The SRA maps show where land is already preserved, or at least treated with extra consideration, and where DNREC would like to see some additional consideration. And, where things have changed so much since 1990 that trying to preserve wildlife habitat in certain areas just doesn’t make sense anymore.
Originally drafted in 1990, the SRA maps haven’t changed all that much, as far as total acreage. Back then, the department’s SRA recommendations covered 16 percent of the Sussex landmass. The brand new SRA maps recommend a rather small increase, to 19 percent coverage.
However, the department has nearly doubled its recommendations for the amount of land Sussex designated as “natural area” (currently 39,000 acres, roughly 77,000 acres as proposed).
As DNREC’s Ron Vickers (Parks and Rec) pointed out, these areas were the best of the best — the SRA lands of highest quality.
Then there are “protected lands,” which allow a broader spectrum of uses:
Federal lands, like the Prime Hook National Wildlife Refuge, but also,
Various state lands, including state parks, fish and wildlife management areas, state-owned ponds, selected department of transportation parcels and selected Historical and Cultural Affairs parcels;
County and city lands, including county/city parks and open space, and areas set aside for spray irrigation and land application of wastewater effluent;
Lands held in private conservancies (Delaware Wild Lands, The Nature Conservancy, Delaware Nature Society, Sussex County Land Trust);
Public and private conservation easement, agricultural preservation easements and statutorily-protected tidal wetlands.
The proposed SRAs entirely encompass the “natural areas,” but there’s some overlap with the “protected lands.” In large part, they fall under the SRA umbrella, but some stand outside, protected on their own merits.
At any rate, DNREC is recommending 115,000-acres-worth of SRA in Sussex County. (By way of comparison, developed land accounts for 105,000 acres.)
All of the natural acres, plus some random acreage inside the proposed SRAs not already “protected,” would receive some extra tenderness and consideration in SRAs — if the county so ordered.
“Just because it’s mapped as an SRA, as proposed, does not mean you can’t develop,” Vickers pointed out. “You just have to develop in a more sensitive manner.”

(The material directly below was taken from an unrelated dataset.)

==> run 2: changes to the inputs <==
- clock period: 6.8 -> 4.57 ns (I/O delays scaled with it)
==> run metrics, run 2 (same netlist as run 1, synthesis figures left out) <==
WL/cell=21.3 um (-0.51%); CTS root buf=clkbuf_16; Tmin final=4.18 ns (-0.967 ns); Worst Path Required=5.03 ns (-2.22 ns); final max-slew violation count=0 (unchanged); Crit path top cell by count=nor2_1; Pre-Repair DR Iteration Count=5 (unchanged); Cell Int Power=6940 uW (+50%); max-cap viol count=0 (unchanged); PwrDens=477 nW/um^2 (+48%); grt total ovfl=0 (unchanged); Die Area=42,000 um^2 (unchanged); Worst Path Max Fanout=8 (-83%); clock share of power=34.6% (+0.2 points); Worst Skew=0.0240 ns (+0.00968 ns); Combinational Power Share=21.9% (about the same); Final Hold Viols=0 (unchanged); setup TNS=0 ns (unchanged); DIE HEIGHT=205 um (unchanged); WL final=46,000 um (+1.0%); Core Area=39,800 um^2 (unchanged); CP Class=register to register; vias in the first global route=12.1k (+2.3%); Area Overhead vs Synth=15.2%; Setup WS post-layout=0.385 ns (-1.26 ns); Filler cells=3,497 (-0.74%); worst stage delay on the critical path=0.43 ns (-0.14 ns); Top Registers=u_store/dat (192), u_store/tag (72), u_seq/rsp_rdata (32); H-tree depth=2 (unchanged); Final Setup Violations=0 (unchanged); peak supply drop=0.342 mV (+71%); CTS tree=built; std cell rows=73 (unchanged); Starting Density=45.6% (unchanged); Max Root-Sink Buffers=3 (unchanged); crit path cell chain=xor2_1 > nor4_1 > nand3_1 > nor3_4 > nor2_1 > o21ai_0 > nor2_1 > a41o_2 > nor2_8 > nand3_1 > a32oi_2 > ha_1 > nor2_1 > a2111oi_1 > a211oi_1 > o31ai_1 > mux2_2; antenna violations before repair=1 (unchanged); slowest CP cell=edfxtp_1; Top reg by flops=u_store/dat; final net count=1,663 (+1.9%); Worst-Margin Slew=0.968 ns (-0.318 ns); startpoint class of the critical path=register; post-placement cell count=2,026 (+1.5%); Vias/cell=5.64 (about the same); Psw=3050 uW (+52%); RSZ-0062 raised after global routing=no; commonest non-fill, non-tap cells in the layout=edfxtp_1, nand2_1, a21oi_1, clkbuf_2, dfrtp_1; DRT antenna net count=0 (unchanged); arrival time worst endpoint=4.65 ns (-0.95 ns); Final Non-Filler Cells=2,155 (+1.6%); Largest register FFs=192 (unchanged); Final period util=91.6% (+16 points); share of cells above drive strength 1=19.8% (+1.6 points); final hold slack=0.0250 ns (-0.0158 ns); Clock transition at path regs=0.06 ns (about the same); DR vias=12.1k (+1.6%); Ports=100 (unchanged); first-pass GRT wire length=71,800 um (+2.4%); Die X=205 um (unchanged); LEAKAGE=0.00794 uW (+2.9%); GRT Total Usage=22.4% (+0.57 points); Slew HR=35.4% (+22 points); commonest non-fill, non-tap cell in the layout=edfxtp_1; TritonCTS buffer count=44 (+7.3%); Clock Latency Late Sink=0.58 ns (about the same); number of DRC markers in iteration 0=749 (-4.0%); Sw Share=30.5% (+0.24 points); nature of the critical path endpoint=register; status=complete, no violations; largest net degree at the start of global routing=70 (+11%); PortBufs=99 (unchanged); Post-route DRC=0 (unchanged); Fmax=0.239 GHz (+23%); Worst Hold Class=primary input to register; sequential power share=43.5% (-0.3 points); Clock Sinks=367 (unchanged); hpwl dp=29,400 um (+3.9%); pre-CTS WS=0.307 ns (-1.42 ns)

As DNREC’s Olin Allen (Natural Heritage and Endangered Species) put it, “We map out what’s important — from the state’s perspective, what’s significant. It’s up to (the counties) to decide how to go about protecting those areas.”
DNREC has significantly refined the maps since 1990.
“There’s been a lot of research, and we have a lot more data now than we did then,” Vickers noted. He said the department had carefully mapped out the borders of each forested area for the new SRA maps.
“And these maps were created using better technologies,” he added. “It was a ‘blob’ map before — now, it’s much more discrete.”
The rather small increase in overall SRA acreage may belie larger increases in certain areas.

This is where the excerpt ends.